BEGIN Data to process

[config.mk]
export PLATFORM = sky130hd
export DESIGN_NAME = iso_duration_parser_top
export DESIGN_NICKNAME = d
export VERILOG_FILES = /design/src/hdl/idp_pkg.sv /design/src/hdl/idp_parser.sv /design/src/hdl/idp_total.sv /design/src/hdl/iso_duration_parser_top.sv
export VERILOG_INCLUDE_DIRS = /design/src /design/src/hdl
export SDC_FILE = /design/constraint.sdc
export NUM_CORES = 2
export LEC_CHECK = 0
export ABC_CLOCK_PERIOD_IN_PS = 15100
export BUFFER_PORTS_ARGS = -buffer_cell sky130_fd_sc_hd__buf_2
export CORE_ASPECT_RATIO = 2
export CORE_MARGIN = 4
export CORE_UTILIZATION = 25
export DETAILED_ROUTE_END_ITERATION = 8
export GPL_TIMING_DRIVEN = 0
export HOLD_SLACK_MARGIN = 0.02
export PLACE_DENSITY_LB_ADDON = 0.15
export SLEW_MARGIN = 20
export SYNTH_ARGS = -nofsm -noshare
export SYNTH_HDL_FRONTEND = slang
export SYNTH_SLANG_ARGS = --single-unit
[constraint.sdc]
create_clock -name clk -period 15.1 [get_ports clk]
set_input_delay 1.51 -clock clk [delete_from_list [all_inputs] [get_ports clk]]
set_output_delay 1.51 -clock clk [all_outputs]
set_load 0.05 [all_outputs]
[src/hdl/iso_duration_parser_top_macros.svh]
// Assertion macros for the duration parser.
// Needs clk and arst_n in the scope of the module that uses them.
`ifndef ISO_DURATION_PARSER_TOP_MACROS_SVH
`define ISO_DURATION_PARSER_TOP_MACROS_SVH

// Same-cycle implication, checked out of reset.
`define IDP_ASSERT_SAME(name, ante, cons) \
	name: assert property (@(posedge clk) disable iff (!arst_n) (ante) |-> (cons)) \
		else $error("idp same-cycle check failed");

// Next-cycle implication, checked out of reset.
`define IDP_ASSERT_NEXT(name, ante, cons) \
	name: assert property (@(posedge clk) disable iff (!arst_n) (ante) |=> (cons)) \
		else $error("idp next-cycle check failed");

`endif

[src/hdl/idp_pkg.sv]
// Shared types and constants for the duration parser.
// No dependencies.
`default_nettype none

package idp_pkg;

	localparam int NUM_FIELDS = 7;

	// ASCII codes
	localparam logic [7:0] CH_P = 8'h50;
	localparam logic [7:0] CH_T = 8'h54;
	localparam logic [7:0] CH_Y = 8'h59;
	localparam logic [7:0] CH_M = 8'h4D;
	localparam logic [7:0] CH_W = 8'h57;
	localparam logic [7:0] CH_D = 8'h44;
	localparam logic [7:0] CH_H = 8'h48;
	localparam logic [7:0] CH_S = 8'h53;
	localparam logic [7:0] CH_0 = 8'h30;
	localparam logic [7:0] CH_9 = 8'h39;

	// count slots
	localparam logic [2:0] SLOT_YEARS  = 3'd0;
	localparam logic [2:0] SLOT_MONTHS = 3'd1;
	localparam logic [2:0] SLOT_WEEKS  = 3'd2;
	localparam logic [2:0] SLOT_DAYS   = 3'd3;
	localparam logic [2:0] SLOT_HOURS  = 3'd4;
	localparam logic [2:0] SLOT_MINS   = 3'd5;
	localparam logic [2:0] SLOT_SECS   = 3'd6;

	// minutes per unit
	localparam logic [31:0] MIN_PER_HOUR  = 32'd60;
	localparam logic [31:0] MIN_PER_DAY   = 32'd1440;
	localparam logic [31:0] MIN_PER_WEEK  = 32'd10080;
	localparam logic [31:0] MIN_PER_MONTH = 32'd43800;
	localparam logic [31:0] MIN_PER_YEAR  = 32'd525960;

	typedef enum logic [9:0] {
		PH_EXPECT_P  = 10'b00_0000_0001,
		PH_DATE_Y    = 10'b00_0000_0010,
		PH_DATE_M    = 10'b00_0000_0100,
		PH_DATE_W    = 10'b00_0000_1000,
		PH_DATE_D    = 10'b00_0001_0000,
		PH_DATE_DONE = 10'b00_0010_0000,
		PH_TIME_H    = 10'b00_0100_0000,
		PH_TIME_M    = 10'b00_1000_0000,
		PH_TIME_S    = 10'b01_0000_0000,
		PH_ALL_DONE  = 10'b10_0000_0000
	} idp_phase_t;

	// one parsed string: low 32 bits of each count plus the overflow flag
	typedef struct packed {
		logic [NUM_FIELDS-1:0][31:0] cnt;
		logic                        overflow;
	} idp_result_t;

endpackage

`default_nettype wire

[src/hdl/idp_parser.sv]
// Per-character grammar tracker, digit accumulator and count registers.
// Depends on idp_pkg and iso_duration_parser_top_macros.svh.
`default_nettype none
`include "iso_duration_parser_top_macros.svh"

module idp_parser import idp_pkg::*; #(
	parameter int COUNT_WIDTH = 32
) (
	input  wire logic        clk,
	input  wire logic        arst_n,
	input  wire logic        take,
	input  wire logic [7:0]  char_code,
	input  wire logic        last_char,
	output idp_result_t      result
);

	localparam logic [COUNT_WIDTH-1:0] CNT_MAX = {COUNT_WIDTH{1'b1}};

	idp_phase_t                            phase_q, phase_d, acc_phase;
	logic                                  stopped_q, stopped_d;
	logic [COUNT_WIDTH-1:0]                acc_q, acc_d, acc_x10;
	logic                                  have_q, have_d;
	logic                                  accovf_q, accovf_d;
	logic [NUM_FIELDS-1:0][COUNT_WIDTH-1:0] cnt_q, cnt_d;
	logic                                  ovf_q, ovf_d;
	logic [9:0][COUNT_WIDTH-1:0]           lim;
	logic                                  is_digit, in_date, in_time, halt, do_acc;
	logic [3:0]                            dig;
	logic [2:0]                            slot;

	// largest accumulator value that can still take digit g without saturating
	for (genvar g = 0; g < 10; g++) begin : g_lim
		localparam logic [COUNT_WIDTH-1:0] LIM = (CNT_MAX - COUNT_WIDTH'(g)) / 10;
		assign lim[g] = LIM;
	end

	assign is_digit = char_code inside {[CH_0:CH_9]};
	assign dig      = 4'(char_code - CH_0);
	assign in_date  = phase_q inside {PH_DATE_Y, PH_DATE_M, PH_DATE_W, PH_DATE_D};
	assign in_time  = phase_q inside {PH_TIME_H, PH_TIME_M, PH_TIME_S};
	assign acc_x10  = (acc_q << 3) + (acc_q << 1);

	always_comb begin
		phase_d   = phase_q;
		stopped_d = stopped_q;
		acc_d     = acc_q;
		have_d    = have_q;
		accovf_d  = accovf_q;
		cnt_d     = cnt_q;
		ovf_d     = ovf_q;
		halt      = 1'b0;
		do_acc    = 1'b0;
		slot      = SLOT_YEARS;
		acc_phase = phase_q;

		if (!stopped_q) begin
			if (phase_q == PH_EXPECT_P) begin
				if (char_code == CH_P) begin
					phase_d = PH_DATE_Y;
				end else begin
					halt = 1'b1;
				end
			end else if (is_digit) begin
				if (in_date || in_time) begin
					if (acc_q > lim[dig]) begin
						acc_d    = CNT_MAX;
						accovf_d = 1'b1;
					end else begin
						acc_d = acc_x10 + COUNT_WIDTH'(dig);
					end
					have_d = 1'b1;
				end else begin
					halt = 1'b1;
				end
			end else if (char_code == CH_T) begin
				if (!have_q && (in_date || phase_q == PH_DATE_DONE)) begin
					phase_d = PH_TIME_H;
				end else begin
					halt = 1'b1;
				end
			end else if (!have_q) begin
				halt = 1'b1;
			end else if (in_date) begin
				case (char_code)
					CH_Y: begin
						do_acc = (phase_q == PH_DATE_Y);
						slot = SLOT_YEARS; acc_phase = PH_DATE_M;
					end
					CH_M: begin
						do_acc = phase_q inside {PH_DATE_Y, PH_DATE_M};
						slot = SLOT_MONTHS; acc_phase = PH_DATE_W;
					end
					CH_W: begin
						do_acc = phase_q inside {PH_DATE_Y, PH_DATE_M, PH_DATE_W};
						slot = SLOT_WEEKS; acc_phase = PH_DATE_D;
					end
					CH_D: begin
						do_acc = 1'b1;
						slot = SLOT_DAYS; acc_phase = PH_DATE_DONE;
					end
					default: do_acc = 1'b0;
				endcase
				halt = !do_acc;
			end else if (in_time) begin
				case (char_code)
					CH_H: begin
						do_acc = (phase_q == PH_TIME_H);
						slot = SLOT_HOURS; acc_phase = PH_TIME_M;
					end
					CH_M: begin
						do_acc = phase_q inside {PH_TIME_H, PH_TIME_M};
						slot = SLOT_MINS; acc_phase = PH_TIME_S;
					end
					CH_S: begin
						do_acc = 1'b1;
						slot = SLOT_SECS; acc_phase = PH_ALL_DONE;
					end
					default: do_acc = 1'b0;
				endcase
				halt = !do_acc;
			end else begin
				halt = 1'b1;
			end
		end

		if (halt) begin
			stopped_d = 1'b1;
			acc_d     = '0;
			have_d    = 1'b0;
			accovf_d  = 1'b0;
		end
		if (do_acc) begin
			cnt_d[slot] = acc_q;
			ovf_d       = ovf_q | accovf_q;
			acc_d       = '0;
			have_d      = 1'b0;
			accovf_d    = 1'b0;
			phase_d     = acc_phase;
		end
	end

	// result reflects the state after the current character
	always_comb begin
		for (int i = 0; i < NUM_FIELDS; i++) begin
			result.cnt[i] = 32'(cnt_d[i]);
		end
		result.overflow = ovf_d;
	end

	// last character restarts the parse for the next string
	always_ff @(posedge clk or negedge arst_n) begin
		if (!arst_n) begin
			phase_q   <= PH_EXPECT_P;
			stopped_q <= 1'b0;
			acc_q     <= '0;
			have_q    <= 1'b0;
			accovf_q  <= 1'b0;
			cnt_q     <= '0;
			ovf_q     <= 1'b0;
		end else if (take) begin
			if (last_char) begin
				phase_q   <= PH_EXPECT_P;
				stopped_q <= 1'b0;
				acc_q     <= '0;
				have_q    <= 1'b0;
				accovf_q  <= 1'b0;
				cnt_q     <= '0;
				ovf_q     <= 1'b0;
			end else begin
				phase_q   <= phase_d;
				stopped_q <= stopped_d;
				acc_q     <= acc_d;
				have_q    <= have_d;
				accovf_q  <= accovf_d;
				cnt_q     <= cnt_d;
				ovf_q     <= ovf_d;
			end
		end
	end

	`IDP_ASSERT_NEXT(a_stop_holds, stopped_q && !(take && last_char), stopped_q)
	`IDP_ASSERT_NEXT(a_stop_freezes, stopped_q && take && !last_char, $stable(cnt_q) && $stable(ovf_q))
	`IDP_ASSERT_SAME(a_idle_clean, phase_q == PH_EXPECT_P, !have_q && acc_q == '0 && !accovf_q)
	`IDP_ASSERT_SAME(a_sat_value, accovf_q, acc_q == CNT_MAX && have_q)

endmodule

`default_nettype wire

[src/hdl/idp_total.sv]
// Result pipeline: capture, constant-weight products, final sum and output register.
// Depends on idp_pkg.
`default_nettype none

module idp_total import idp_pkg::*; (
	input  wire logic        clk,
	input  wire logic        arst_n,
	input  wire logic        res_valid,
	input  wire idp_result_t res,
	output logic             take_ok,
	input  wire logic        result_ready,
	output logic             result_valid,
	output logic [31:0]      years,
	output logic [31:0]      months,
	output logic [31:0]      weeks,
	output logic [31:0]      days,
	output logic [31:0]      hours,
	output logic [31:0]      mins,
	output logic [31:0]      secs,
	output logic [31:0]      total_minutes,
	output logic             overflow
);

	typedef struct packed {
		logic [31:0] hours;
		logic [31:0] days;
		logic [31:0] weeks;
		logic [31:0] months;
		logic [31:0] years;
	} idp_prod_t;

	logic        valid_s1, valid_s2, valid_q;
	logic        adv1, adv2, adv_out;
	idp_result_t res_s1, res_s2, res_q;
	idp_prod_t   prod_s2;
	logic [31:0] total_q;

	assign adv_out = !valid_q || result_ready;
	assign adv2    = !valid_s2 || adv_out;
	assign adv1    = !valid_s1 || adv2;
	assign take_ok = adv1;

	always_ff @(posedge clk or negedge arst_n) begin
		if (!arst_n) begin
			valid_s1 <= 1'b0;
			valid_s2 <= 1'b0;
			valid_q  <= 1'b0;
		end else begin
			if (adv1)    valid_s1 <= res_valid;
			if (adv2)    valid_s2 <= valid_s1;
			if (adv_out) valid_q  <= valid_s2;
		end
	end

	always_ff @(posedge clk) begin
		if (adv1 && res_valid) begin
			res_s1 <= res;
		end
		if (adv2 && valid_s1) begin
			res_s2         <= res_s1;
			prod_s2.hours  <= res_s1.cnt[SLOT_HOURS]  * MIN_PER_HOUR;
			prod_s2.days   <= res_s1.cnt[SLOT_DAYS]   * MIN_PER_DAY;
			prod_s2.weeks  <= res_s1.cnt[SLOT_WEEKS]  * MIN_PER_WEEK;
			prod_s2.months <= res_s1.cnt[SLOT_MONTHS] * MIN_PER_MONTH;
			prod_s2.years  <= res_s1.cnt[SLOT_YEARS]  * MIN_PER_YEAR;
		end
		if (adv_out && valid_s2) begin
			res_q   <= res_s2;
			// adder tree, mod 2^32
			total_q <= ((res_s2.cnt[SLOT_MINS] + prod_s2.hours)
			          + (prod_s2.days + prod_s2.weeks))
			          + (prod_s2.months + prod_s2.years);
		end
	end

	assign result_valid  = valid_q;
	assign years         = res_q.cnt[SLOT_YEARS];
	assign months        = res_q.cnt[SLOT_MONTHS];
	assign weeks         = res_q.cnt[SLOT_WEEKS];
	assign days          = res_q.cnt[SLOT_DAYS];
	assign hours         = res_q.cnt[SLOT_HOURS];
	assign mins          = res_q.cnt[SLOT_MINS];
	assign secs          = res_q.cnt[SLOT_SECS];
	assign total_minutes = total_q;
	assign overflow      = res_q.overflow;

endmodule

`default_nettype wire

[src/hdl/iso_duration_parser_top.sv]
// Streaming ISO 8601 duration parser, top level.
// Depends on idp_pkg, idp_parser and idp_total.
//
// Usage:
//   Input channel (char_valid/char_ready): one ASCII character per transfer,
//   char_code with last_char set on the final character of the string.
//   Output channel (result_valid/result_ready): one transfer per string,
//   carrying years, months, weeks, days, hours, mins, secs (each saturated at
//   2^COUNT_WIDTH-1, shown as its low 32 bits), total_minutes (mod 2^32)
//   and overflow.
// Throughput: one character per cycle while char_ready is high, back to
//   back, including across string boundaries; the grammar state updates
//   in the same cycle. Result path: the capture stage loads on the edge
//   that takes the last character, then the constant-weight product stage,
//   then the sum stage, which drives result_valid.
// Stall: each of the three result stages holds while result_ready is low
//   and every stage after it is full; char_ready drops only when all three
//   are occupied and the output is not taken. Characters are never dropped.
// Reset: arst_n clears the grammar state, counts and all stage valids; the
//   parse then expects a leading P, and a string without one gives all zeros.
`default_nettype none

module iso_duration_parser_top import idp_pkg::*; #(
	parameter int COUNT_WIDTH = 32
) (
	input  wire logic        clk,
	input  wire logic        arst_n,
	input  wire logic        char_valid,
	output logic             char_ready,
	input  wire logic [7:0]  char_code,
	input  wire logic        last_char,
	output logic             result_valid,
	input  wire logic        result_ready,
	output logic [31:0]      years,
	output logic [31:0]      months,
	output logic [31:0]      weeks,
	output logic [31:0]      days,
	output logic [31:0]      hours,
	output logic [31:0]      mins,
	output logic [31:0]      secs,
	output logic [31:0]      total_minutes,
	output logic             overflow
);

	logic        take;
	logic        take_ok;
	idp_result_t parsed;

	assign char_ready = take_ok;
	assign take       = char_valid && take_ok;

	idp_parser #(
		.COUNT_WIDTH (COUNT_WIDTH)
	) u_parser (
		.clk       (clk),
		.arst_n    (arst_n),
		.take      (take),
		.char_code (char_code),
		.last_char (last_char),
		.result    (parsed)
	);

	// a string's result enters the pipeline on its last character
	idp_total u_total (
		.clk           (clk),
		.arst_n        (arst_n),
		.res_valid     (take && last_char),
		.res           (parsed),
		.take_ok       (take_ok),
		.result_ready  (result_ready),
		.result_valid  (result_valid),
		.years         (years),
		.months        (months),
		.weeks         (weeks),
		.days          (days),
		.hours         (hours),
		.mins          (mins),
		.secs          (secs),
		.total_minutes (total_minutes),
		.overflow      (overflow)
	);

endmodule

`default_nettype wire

END Data to process

Exercise :: Each line of the records above, from the first through the one containing "package idp_pkg;", is to be retyped exactly; no other line belongs.

Solution to this exercise ::
[config.mk]
export PLATFORM = sky130hd
export DESIGN_NAME = iso_duration_parser_top
export DESIGN_NICKNAME = d
export VERILOG_FILES = /design/src/hdl/idp_pkg.sv /design/src/hdl/idp_parser.sv /design/src/hdl/idp_total.sv /design/src/hdl/iso_duration_parser_top.sv
export VERILOG_INCLUDE_DIRS = /design/src /design/src/hdl
export SDC_FILE = /design/constraint.sdc
export NUM_CORES = 2
export LEC_CHECK = 0
export ABC_CLOCK_PERIOD_IN_PS = 15100
export BUFFER_PORTS_ARGS = -buffer_cell sky130_fd_sc_hd__buf_2
export CORE_ASPECT_RATIO = 2
export CORE_MARGIN = 4
export CORE_UTILIZATION = 25
export DETAILED_ROUTE_END_ITERATION = 8
export GPL_TIMING_DRIVEN = 0
export HOLD_SLACK_MARGIN = 0.02
export PLACE_DENSITY_LB_ADDON = 0.15
export SLEW_MARGIN = 20
export SYNTH_ARGS = -nofsm -noshare
export SYNTH_HDL_FRONTEND = slang
export SYNTH_SLANG_ARGS = --single-unit
[constraint.sdc]
create_clock -name clk -period 15.1 [get_ports clk]
set_input_delay 1.51 -clock clk [delete_from_list [all_inputs] [get_ports clk]]
set_output_delay 1.51 -clock clk [all_outputs]
set_load 0.05 [all_outputs]
[src/hdl/iso_duration_parser_top_macros.svh]
// Assertion macros for the duration parser.
// Needs clk and arst_n in the scope of the module that uses them.
`ifndef ISO_DURATION_PARSER_TOP_MACROS_SVH
`define ISO_DURATION_PARSER_TOP_MACROS_SVH

// Same-cycle implication, checked out of reset.
`define IDP_ASSERT_SAME(name, ante, cons) \
	name: assert property (@(posedge clk) disable iff (!arst_n) (ante) |-> (cons)) \
		else $error("idp same-cycle check failed");

// Next-cycle implication, checked out of reset.
`define IDP_ASSERT_NEXT(name, ante, cons) \
	name: assert property (@(posedge clk) disable iff (!arst_n) (ante) |=> (cons)) \
		else $error("idp next-cycle check failed");

`endif

[src/hdl/idp_pkg.sv]
// Shared types and constants for the duration parser.
// No dependencies.
`default_nettype none

package idp_pkg;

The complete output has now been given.